> **Problem**
Copy out each line in the listing below where the word "flip" appears.

> **Input**
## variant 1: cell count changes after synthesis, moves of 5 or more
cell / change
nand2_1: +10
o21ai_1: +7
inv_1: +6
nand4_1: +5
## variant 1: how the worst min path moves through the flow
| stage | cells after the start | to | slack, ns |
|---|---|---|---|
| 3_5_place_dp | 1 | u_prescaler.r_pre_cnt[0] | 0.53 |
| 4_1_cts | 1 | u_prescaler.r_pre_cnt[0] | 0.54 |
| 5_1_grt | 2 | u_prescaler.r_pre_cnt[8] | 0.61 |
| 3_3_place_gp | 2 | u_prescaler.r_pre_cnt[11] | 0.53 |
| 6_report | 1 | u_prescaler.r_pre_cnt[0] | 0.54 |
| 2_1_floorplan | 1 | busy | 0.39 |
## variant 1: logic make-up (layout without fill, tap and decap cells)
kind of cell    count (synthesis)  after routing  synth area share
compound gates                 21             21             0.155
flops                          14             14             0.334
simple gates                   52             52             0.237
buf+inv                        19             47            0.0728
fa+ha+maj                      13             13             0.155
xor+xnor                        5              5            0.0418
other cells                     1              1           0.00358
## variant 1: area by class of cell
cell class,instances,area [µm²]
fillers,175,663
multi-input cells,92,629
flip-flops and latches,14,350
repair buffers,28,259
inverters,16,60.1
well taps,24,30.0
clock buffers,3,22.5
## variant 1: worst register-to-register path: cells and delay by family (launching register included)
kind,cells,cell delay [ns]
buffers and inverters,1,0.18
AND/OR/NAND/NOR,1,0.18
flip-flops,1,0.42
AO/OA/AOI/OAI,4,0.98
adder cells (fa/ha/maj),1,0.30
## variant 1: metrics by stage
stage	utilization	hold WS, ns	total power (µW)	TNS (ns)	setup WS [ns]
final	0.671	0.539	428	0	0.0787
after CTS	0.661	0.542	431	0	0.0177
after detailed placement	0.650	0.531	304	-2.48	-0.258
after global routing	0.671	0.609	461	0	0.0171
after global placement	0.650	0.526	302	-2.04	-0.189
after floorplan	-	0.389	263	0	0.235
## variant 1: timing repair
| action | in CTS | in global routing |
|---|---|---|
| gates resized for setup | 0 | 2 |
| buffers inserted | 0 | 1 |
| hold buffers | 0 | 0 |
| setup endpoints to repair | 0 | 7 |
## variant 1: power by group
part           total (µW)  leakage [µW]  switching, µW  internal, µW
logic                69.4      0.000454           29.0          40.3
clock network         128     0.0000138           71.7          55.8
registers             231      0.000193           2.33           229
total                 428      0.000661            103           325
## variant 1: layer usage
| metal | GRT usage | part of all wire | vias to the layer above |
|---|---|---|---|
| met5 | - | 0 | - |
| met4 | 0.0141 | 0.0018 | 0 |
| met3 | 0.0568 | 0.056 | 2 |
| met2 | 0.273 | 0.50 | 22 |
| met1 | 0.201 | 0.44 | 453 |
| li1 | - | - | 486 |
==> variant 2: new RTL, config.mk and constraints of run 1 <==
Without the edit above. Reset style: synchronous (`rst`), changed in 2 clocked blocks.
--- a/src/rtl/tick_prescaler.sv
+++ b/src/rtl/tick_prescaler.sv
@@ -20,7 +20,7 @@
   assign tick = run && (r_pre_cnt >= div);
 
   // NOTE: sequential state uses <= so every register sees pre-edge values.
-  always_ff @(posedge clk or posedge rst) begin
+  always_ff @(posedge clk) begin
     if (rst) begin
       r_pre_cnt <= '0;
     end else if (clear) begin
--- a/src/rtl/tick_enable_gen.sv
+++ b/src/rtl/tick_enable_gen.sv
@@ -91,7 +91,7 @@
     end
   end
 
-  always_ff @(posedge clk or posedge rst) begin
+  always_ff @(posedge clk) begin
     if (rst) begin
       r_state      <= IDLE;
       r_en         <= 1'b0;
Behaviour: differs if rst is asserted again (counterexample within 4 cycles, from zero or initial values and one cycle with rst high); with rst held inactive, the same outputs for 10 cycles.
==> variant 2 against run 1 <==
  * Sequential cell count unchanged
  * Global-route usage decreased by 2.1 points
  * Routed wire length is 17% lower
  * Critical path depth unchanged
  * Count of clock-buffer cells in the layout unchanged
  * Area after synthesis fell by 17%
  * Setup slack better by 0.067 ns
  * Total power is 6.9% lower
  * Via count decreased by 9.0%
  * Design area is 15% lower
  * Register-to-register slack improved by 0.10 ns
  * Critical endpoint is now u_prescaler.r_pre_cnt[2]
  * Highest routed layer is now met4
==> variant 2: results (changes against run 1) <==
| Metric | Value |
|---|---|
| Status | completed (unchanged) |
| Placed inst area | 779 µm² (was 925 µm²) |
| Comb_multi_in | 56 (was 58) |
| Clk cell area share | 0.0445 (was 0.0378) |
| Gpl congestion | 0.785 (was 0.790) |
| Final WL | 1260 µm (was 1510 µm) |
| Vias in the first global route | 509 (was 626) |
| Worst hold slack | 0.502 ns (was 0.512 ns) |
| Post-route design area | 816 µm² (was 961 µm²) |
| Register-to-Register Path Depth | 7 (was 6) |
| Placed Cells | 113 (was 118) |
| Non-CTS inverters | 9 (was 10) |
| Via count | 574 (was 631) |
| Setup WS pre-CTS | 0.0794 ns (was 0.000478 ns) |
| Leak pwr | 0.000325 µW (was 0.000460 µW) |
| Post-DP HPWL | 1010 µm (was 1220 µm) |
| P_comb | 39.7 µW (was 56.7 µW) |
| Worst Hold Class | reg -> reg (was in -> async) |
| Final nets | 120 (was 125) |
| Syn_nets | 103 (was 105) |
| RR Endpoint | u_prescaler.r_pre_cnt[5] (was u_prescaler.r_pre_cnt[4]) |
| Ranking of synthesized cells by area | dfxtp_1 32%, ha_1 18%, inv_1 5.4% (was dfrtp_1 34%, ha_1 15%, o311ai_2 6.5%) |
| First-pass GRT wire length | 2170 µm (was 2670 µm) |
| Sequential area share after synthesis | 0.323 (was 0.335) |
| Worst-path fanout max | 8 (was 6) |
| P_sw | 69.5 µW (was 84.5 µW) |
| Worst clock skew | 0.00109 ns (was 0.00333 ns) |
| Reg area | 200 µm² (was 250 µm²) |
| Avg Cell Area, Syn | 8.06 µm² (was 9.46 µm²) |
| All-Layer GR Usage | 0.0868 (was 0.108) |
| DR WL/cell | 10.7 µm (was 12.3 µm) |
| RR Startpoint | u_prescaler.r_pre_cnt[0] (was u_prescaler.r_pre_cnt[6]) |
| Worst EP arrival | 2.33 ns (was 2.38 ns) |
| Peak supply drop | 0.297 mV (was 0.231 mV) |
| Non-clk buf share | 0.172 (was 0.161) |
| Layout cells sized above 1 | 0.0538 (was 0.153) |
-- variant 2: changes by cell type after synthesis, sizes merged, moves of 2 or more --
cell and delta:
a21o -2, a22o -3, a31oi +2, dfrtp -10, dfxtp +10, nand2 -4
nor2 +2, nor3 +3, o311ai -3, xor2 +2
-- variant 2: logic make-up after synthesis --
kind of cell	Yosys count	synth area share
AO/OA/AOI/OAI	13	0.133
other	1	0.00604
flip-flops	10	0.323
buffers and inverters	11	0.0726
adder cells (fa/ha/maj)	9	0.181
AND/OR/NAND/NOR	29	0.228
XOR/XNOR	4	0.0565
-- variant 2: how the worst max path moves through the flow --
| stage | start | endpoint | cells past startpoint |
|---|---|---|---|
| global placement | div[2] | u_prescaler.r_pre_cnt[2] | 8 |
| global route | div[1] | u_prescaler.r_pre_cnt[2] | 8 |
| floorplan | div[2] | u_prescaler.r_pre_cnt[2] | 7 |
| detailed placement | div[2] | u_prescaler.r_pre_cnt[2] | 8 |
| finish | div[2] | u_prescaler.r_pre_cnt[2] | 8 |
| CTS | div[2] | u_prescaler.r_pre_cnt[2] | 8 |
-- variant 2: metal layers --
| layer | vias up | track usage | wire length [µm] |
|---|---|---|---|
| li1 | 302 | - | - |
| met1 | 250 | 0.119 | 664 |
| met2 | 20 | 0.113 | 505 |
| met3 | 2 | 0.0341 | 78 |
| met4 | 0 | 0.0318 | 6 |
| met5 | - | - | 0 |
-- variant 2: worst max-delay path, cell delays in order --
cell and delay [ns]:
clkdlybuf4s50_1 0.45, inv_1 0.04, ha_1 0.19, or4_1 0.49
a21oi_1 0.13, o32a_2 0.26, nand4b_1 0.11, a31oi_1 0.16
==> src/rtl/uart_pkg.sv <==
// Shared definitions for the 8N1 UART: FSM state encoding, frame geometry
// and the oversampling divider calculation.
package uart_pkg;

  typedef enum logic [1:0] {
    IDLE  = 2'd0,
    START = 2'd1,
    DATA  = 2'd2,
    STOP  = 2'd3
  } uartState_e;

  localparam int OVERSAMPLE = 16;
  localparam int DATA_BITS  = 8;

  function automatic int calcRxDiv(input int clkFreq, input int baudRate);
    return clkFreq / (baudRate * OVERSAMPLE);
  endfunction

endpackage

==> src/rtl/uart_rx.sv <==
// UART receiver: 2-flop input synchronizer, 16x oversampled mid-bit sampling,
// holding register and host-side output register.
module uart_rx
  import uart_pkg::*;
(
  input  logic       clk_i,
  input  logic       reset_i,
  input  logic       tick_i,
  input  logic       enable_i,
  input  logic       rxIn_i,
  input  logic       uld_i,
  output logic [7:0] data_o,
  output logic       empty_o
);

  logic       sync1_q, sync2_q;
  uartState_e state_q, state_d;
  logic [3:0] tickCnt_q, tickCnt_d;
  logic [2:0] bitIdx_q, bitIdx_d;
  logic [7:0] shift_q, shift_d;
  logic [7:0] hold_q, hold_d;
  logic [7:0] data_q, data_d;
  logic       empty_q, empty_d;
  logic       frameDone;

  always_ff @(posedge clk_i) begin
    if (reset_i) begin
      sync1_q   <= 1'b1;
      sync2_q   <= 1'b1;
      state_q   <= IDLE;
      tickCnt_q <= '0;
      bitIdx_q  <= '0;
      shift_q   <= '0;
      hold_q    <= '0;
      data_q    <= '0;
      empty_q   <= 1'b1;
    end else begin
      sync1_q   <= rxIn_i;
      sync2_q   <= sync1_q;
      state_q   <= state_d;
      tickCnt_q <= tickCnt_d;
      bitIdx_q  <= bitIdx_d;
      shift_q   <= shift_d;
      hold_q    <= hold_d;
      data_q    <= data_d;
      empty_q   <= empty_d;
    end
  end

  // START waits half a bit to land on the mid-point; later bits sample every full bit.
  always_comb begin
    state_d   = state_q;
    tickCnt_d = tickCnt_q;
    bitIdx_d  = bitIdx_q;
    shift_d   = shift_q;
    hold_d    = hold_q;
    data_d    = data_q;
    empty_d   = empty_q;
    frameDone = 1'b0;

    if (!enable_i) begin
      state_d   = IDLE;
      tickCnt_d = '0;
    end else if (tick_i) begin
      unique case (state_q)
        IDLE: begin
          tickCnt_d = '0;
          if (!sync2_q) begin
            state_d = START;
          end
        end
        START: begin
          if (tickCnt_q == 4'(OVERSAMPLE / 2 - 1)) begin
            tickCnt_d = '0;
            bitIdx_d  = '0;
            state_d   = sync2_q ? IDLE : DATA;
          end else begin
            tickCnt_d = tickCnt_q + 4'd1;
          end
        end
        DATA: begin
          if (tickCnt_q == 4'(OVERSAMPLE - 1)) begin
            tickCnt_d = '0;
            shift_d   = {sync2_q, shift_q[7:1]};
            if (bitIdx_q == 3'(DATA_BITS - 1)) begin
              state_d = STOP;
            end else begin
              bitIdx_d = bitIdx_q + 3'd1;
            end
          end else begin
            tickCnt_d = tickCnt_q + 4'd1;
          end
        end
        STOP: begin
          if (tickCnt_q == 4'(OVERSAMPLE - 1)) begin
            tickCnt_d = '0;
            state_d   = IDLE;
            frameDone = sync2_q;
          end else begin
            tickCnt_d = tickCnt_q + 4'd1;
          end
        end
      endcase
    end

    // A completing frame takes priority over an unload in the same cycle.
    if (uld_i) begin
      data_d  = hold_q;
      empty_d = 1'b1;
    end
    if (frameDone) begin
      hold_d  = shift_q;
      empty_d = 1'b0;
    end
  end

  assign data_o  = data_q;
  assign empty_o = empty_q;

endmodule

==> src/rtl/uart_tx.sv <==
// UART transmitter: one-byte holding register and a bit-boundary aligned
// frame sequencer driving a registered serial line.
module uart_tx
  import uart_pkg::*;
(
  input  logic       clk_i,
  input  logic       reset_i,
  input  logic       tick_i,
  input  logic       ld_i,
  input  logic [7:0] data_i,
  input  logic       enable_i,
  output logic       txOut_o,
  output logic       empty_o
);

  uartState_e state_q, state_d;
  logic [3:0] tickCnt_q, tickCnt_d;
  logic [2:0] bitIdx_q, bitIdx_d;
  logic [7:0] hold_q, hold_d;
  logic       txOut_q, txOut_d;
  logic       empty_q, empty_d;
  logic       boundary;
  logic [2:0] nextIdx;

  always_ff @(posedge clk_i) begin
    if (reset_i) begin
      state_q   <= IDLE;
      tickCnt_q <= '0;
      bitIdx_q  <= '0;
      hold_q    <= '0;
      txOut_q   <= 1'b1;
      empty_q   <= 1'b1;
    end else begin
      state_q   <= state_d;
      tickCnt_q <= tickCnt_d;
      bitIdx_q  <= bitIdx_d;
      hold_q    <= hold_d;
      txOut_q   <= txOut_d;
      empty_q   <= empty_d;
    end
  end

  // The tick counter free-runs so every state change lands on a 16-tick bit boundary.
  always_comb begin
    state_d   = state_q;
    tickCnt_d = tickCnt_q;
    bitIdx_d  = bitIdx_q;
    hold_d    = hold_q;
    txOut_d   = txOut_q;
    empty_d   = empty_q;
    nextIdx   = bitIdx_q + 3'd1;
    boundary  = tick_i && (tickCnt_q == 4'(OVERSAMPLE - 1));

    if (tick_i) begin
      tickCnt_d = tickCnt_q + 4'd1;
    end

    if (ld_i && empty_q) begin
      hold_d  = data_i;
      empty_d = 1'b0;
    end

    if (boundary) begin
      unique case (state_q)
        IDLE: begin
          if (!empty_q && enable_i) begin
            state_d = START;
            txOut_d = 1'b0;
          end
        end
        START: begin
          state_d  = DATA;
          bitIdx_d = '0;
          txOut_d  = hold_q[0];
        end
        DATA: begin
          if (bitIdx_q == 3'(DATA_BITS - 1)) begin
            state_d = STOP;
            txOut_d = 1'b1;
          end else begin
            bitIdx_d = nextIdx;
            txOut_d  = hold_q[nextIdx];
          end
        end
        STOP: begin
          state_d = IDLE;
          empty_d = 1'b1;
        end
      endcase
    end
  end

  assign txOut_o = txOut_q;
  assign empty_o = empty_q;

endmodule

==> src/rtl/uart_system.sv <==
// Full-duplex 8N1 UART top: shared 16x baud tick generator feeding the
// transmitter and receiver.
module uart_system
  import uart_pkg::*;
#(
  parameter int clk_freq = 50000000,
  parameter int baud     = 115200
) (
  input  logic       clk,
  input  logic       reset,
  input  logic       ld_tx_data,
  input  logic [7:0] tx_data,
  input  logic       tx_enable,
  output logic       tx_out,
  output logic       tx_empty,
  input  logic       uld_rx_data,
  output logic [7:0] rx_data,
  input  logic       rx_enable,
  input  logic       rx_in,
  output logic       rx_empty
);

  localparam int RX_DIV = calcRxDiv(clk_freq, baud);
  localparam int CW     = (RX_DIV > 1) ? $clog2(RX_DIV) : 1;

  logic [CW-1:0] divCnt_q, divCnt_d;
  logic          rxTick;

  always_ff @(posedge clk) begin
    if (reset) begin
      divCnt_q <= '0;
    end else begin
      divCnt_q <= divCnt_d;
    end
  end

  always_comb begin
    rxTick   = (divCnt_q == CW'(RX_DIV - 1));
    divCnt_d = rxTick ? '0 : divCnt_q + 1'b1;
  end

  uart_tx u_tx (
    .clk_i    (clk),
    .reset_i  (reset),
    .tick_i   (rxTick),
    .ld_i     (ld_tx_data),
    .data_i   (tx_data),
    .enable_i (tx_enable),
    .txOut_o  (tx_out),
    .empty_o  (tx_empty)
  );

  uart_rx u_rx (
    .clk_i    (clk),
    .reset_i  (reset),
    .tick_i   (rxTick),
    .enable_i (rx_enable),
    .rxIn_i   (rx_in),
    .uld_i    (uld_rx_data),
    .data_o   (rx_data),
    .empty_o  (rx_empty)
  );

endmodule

> **Exercise response**
flip-flops and latches,14,350
flip-flops,1,0.42
flip-flops	10	0.323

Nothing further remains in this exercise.